What can the add/mult nodes do that the mix node cannot ?
Related to #2480
@fpsunflower Its not so much a feature of codegen, as much as function of the HW shader language backends here. The implementation of the BSDF nodes that accept a weight input are written to early out if the weight is zero. In the mix case the weight is often not zero, but unfolding the mix math and moving the weight to be combined with the weight input to the BSDF node does often end up with zero weights in the BSDF nodes. In a language like OSL I would expect the OSL optimizer to be able to fold away the unused branches if the mix value is set to 0 or 1.
@bernardkwok today anyone not using codegen wouldn't have access to the optimization in this form. We could pre-process nodegraphs during build with this logic if we wanted. Personally I'm not a fan of optimizing the nodegraphs, when we've only validated it a performance improvement in subset of the backend languages.
I actually wonder if we should put this optimization behind a code gen option switch to make it easier for downstream consumers to profile either way and make their own decision if they want it.
If we grow the number of these sorts of optimizations, which I hope we do, there are a number of other really valuable ones we used at Imageworks, then I can imagine a world where perhaps downstream consumers could run "code gen" to generate an optimized version of the graph - but not go all the way to shader code. I think this might actually be an important part of any future overhaul of the code gen system, to centralize the graph based construction and optimization, and allow an "exit-point" here. But this is all me just shooting from the hip.
Ah I see now -- the issue is the mix happens after the BSDFs are already evaluated, so there's no chance to short-circuit them. In the new layout they can be. This makes sense.
Just for some more context - Slack conversations with Kai Rohmer here, suggest that at least in MDL this optimization might not be ideal. So we should refactor things here to be constrained to the HW shading languages for now.
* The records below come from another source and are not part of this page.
### src/rtl/mem_port_arbiter.sv
// N-client request/response arbiter onto one in-order memory port with an ordered tag FIFO.
// Optional round-robin arbitration via `define MEM_ARB_ROUND_ROBIN_EN (default: fixed priority, lowest index wins).
module mem_port_arbiter #(
  parameter int unsigned NUM_CLIENTS     = 2,
  parameter int unsigned ADDR_W          = 32,
  parameter int unsigned DATA_W          = 32,
  parameter int unsigned MAX_OUTSTANDING = 4
) (
  input  logic                               clock,
  input  logic                               reset,
  input  logic [NUM_CLIENTS-1:0]             cli_req_valid,
  output logic [NUM_CLIENTS-1:0]             cli_req_ready,
  input  logic [NUM_CLIENTS*ADDR_W-1:0]      cli_req_bits_addr,
  input  logic [NUM_CLIENTS*DATA_W-1:0]      cli_req_bits_data,
  input  logic [NUM_CLIENTS-1:0]             cli_req_bits_fcn,
  input  logic [NUM_CLIENTS*3-1:0]           cli_req_bits_typ,
  output logic [NUM_CLIENTS-1:0]             cli_resp_valid,
  output logic [DATA_W-1:0]                  cli_resp_bits_data,
  input  logic                               mem_req_ready,
  output logic                               mem_req_valid,
  output logic [ADDR_W-1:0]                  mem_req_bits_addr,
  output logic [DATA_W-1:0]                  mem_req_bits_data,
  output logic                               mem_req_bits_fcn,
  output logic [2:0]                         mem_req_bits_typ,
  input  logic                               mem_resp_valid,
  input  logic [DATA_W-1:0]                  mem_resp_bits_data,
  output logic [$clog2(MAX_OUTSTANDING):0]   outstanding,
  output logic                               err_unexpected_resp
);

  localparam int unsigned CNT_W = $clog2(MAX_OUTSTANDING) + 1;
  localparam int unsigned PTR_W = $clog2(MAX_OUTSTANDING);
  localparam int unsigned IDX_W = $clog2(NUM_CLIENTS);

  typedef enum logic {ST_UNLOCKED, ST_LOCKED} lock_state_e;

  lock_state_e      state_q, state_d;
  logic [IDX_W-1:0] lock_idx_q, lock_idx_d;
  logic [IDX_W-1:0] winner, grant, head_tag;
  logic [IDX_W-1:0] tag_mem [MAX_OUTSTANDING];
  logic [PTR_W-1:0] head_q, tail_q;
  logic [CNT_W-1:0] count_q;
  logic             err_q, full, locked, fire, push, pop;

`ifdef MEM_ARB_ROUND_ROBIN_EN
  logic [IDX_W-1:0] rr_ptr_q;
  int               rr_best, rr_dist;

  // Pick the valid client closest (ascending, wrapping) to rr_ptr.
  always_comb begin
    winner  = '0;
    rr_best = int'(NUM_CLIENTS);
    rr_dist = 0;
    for (int i = 0; i < int'(NUM_CLIENTS); i++) begin
      if (cli_req_valid[i]) begin
        rr_dist = (i >= int'(rr_ptr_q)) ? (i - int'(rr_ptr_q))
                                        : (i + int'(NUM_CLIENTS) - int'(rr_ptr_q));
        if (rr_dist < rr_best) begin
          rr_best = rr_dist;
          winner  = IDX_W'(i);
        end
      end
    end
  end

  always_ff @(posedge clock) begin
    if (reset) begin
      rr_ptr_q <= '0;
    end else if (fire) begin
      rr_ptr_q <= (grant == IDX_W'(NUM_CLIENTS - 1)) ? '0 : grant + IDX_W'(1);
    end
  end
`else
  // Fixed priority: descending scan so the lowest valid index is written last.
  always_comb begin
    winner = '0;
    for (int i = int'(NUM_CLIENTS) - 1; i >= 0; i--) begin
      if (cli_req_valid[i]) winner = IDX_W'(i);
    end
  end
`endif

  assign locked        = (state_q == ST_LOCKED);
  assign grant         = locked ? lock_idx_q : winner;
  assign full          = (count_q == CNT_W'(MAX_OUTSTANDING));
  assign mem_req_valid = !full && (locked ? cli_req_valid[lock_idx_q] : |cli_req_valid);
  assign fire          = mem_req_valid && mem_req_ready;
  assign push          = fire;
  assign pop           = mem_resp_valid && (count_q != '0);
  assign head_tag      = tag_mem[head_q];

  // Request field mux and per-client ready from the granted client.
  always_comb begin
    mem_req_bits_addr = '0;
    mem_req_bits_data = '0;
    mem_req_bits_fcn  = 1'b0;
    mem_req_bits_typ  = '0;
    cli_req_ready     = '0;
    for (int i = 0; i < int'(NUM_CLIENTS); i++) begin
      if (grant == IDX_W'(i)) begin
        mem_req_bits_addr = cli_req_bits_addr[i*ADDR_W +: ADDR_W];
        mem_req_bits_data = cli_req_bits_data[i*DATA_W +: DATA_W];
        mem_req_bits_fcn  = cli_req_bits_fcn[i];
        mem_req_bits_typ  = cli_req_bits_typ[i*3 +: 3];
        cli_req_ready[i]  = mem_req_ready && !full;
      end
    end
  end

  // Lock holds the presented client while memory stalls.
  always_comb begin
    state_d    = state_q;
    lock_idx_d = lock_idx_q;
    case (state_q)
      ST_UNLOCKED: begin
        if (mem_req_valid && !mem_req_ready) begin
          state_d    = ST_LOCKED;
          lock_idx_d = grant;
        end
      end
      ST_LOCKED: begin
        if (fire || !cli_req_valid[lock_idx_q]) state_d = ST_UNLOCKED;
      end
      default: state_d = ST_UNLOCKED;
    endcase
  end

  assign cli_resp_valid      = pop ? (NUM_CLIENTS'(1) << head_tag) : '0;
  assign cli_resp_bits_data  = mem_resp_bits_data;
  assign outstanding         = count_q;
  assign err_unexpected_resp = err_q;

  always_ff @(posedge clock) begin
    if (reset) begin
      state_q    <= ST_UNLOCKED;
      lock_idx_q <= '0;
      head_q     <= '0;
      tail_q     <= '0;
      count_q    <= '0;
      err_q      <= 1'b0;
    end else begin
      state_q    <= state_d;
      lock_idx_q <= lock_idx_d;
      if (push) tail_q <= tail_q + PTR_W'(1);
      if (pop)  head_q <= head_q + PTR_W'(1);
      case ({push, pop})
        2'b10:   count_q <= count_q + CNT_W'(1);
        2'b01:   count_q <= count_q - CNT_W'(1);
        default: count_q <= count_q;
      endcase
      if (mem_resp_valid && (count_q == '0)) err_q <= 1'b1;
    end
  end

  // Tag storage needs no reset; head/tail/count define which entries are live.
  always_ff @(posedge clock) begin
    if (push) tag_mem[tail_q] <= grant;
  end

endmodule

### config.mk
export PLATFORM = sky130hd
export DESIGN_NAME = mem_port_arbiter
export DESIGN_NICKNAME = d
export VERILOG_FILES = /design/src/rtl/mem_port_arbiter.sv
export SDC_FILE = /design/constraint.sdc
export NUM_CORES = 1
export LEC_CHECK = 0
export BUFFER_PORTS_ARGS = -buffer_cell sky130_fd_sc_hd__buf_2
export CORE_AREA = 3 3 110 112
export DETAILED_ROUTE_END_ITERATION = 10
export DIE_AREA = 0 0 113 115
export PLACE_DENSITY = 0.49
export SLEW_MARGIN = 20
export SYNTH_ARGS = -nofsm -noshare
export SYNTH_HDL_FRONTEND = slang
export SYNTH_SLANG_ARGS = --single-unit
### constraint.sdc
create_clock -name clock -period 5.4 [get_ports clock]
set_input_delay 0.27 -clock clock [delete_from_list [all_inputs] [get_ports clock]]
set_output_delay 0.27 -clock clock [all_outputs]
set_load 0.03 [all_outputs]
=== Word-level counts from Yosys, hierarchy flattened ===
Memory sizes are Yosys's and may differ from the RTL's. A register that Yosys moved wholly into a read port is not among the register bits.
Index checks and enable logic that the tools add are counted.

* Add/subtract/negate cells: 4
* Magnitude comparators: 1
* Equality and inequality tests: 3
* Shifts and indexed selects: 1
* Mux-type cells: 21
* Bitwise operators: 1
* Reduce and logical (&&, ||, !) cells: 15

{| class="wikitable"
|+ Operators with widths
! kind !! number
|-
| 2-to-1 mux 32 bit || 2
|-
| 2-to-1 mux 1 bit || 13
|-
| logical AND 1 bit || 6
|-
| 2-to-1 mux 2 bit || 3
|-
| one-hot mux 3 bit (2 select lines) || 1
|-
| adder 2 x 1 -> 2 bit (second input constant) || 2
|-
| adder 3 x 1 -> 3 bit (second input constant) || 1
|-
| == test 3 bit (second input constant) || 1
|-
| zero test 1 bit || 3
|-
| zero test 3 bit || 1
|-
| 2-to-1 mux 3 bit || 1
|-
| nonzero test 3 bit || 1
|-
| subtractor 3 x 1 -> 3 bit (second input constant) || 1
|-
| == test 2 x 1 -> 1 bit (second input constant) || 1
|-
| == test 2 bit (second input constant) || 1
|-
| less-than comparator 1 x 2 -> 1 bit (second input constant) || 1
|-
| one-hot mux 1 bit (2 select lines) || 1
|-
| AND reduction 2 bit || 1
|-
| nonzero test 2 bit || 1
|-
| OR reduction 2 bit || 1
|-
| << shifter 1 x 1 -> 2 bit (first input constant) || 1
|-
| logical OR 1 bit || 1
|-
| NOT 1 bit || 1
|}

* Flip-flop bits (word level): 10
* RAM bits: 4
* Bits of input ports: 174
* Word-level logic and storage cells: 53
* Memories: 1

{| class="wikitable"
|+ Memories
! name !! depth !! width !! rd ports !! clocked after Yosys merged registers in !! write ports !! RTL line !! text
|-
| tag_mem || 4 || 1 || 1 || 1 || 1 || 40 || <nowiki>logic [IDX_W-1:0] tag_mem [MAX_OUTSTANDING];</nowiki>
|}

=== Longest topological paths before layout ===
* Depth in word-level cells: 8
* Gate-level depth with buffers: 9

=== Worst setup path after synthesis ===
OpenSTA, ideal clock, no wires.

* Path kind: register to register
* From: reg count_q[2] (netlist: outstanding[2])
* To: reg count_q[2] (netlist: outstanding[2])
* Data arrival time: 2.235 ns
* Path slack: 3.094 ns
* Stages on the path, launching flop included: 10
* Clock period less this slack: 2.306 ns
* Cell sequence: dfxtp_1 -> nor3b_2 -> a211oi_2 -> inv_1 -> ha_1 -> inv_1 -> fa_1 -> xor2_1 -> or3_1 -> a21oi_1

* Cells in the longest elaborated chain, start to end: 6
* Elaborated cells between the ends (all ways): 12
* Those cells by class: add/sub (2); eq/ne (3); mux (1); reduce/logical (6)

{| class="wikitable"
|+ Ends and longest elaborated chain
! what !! RTL line !! text
|-
| start, declared || 42 || <nowiki>logic [CNT_W-1:0] count_q;</nowiki>
|-
| start signal, assigned || 147 || <nowiki>2'b10: count_q <= count_q + CNT_W'(1);</nowiki>
|-
| start signal, assigned || 148 || <nowiki>2'b01: count_q <= count_q - CNT_W'(1);</nowiki>
|-
| start signal, assigned || 149 || <nowiki>default: count_q <= count_q;</nowiki>
|-
| == test 3 bit || 85 || <nowiki>assign full = (count_q == CNT_W'(MAX_OUTSTANDING));</nowiki>
|-
| zero test 1 bit || 86 || <nowiki>assign mem_req_valid = !full && (locked ? cli_req_valid[lock_idx_q] : |cli_req_valid);</nowiki>
|-
| logical AND 1 bit || 86 ||
|-
| logical AND 1 bit || 87 || <nowiki>assign fire = mem_req_valid && mem_req_ready;</nowiki>
|-
| == test 2 x 1 -> 1 bit or == test 2 bit (tied branches) || 146 || <nowiki>case ({push, pop})</nowiki>
|-
| one-hot mux 3 bit (2 select lines) or nonzero test 2 bit (tied branches) || - ||
|}

Several ways; a longest one is shown, not always the timed one.
A chain may end at the register's enable or synchronous reset.

=== Worst setup path after layout ===
* From: reg state_q (netlist: locked)
* To: out mem_req_bits_data[9]

* Cells in the longest elaborated chain, start to end: 2

{| class="wikitable"
|+ Ends and longest elaborated chain
! what !! RTL line !! text
|-
| start, declared || 37 || <nowiki>lock_state_e state_q, state_d;</nowiki>
|-
| start signal, assigned || 142 || <nowiki>state_q <= state_d;</nowiki>
|-
| 2-to-1 mux 1 bit || 84 || <nowiki>assign grant = locked ? lock_idx_q : winner;</nowiki>
|-
| 2-to-1 mux 32 bit || 100 || <nowiki>if (grant == IDX_W'(i)) begin</nowiki>
|-
| end, declared || 22 || <nowiki>output logic [DATA_W-1:0] mem_req_bits_data,</nowiki>
|}

Every way passes these cells.

==> key figures <==
Global routing
  – Total track usage: 0.0956
  – Initial antenna violation count: 0
  – Total gr overflow: 0
  – Largest net degree at the start of global routing: 39
  – Vias in the first global route: between 1500 and 2000
  – First-pass GRT wire length: just under 10 mm

Power and ir drop
  – Maximum vdd drop: between 0.0001 and 0.00015 V
  – Leakage power: around 1.5 nW
  – Power Dens Cells: roughly 290 nW/um^2
  – Total power: around 0.85 mW

Worst setup path
  – Reg2reg start: outstanding[2]
  – Critical path fanouts, max: 38
  – Critical Path Start Type: register
  – CP startpoint: locked
  – Worst R2R Setup Slack: 3.07 ns
  – Critical Path End Type: output port
  – Worst R2R End: outstanding[2]
  – Critical path type: register to output port
  – WP data required: about 5.1 ns
  – Critical path data arrival time: around 2.5 ns
  – Worst reg-to-reg path cell count: 9

Clock network
  – Worst skew pair latency: 0.24 ns
  – CTS H-tree depth: 1
  – Clock slew at reported path FFs: around 0.050 ns
  – Clock Path Buffers: 2
  – CTS tree: built
  – CTS buffer count: 3
  – # clock sinks: 16
  – Hold-fix buffers, CTS: 0
  – Post-cts resize count: 0
  – Post-CTS Setup Repair Bufs: 0
  – Clock Root Buffer: clkbuf_16

Timing
  – Peak Freq: between 300 and 400 MHz
  – Final setup fails: 0
  – Slew at the pin closest to its max-slew limit: around 0.54 ns
  – Slew HR: 0.640
  – Tcrit/Tclk final: 0.503
  – Clock skew: 0.000941 ns
  – Slew Viols, Final: 0
  – Fin Setup TNS: 0 ns
  – Final hold viol count: 0
  – Min Tclk post-route: 2.72 ns
  – RSZ-0062 raised after global routing: no

Logic synthesis
  – Synthesis-stage register bit count: 16
  – Synthesized Nets: roughly 370
  – Main synth FF type: dfxtp_1
  – Synth area leader: mux2_2
  – Most instantiated cells after synthesis: mux2_2 (69), buf_4 (32), dfxtp_1 (12), nor2_1 (12), inv_1 (8)
  – Area contributors post-synth: mux2_2 (41%), dfxtp_1 (13%), buf_4 (13%)
  – Post-synth EDFFs: 4
  – Distinct cells, synth: 31
  – YS warnings: 0
  – Synthesized area: 1910 um^2
  – Most frequent cell after synthesis: mux2_2
  – Post-Syn Instances: about 190
  – Synthesized area per cell: approximately 10 um^2
  – Seq/Total Area, Yosys: 0.188
  – Asr flop ratio synth: 0
  – Top cell type's share of synthesized area: 0.406

Finish
  – Area Growth Syn to Fin: 55.9%
  – Share of layout cells above drive strength 1: 0.799
  – Filler Cells Inserted: 1243
  – Nets@finish: around 550
  – Reg area: about 360 um^2
  – Multi-input logic area: ~1200 um^2
  – N_diodes: 0

Hold path
  – Min-Delay Endpoint: locked
  – Hold WC Path Type: primary input to register
  – Hold Crit Start: mem_req_ready
  – WHS Path Cells: 2

Detailed routing
  – DR WL/cell: around 15 um
  – DR iter-0 viols: 60
  – DR vias/cell: slightly below 4
  – Wirelength, routed: between 7 and 8 mm
  – DR vias: ~2000
  – DR pass1 iterations: 4
  – DRC: 0
  – Routed Antenna Nets: 0

Floorplanning
  – Cell row count: 39
  – Initial Util: 0.169
  – Core ar.: roughly 11000 um^2
  – Die Width: ~110 um
  – # IOs: about 280
  – Die Span Y: between 100 and 150 um
  – Full die area: around 13000 um^2

Outcome
  – Status: finished clean

Placed design
  – Gp weighted congestion: 0.693
  – Port Buffers: between 200 and 250
  – Detail Placement HPWL: 6.67 mm

Job
  – Max Cap Violations: 0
I've added a GenOption based option to toggle this behavior on and off. It's also enabled for the GLSL/MSL code generators used in MaterialXView and MaterialXGraphEditor.
Before this is merged the specialized versions of the graph should be removed from (libraries/bxdf/genglsl) - but I'm leaving them here for now to allow easier A/B testing between the modified nodegraph approach and the programmatic approach in this PR.
@ld-kerley Following up on our last MaterialX TSC meeting, I'd love to bring this PR back into focus again, so that we can make it available as a platform for #2680 and further generator optimizations in the future.
When you have a moment, would you mind resolving the handful of merge conflicts in MaterialXGenShader?
I can then take the next step and compare the performance of these latest generator optimizations against the manually optimized shading model graphs, and we can work through any minor differences that may remain.
I rebased and pushed - and re-ran the test suite locally - but didn't have time to validate the optimizations again - I think they should still be valid, but it would be really interesting to find a way to add a unit test to verify they are applied correctly.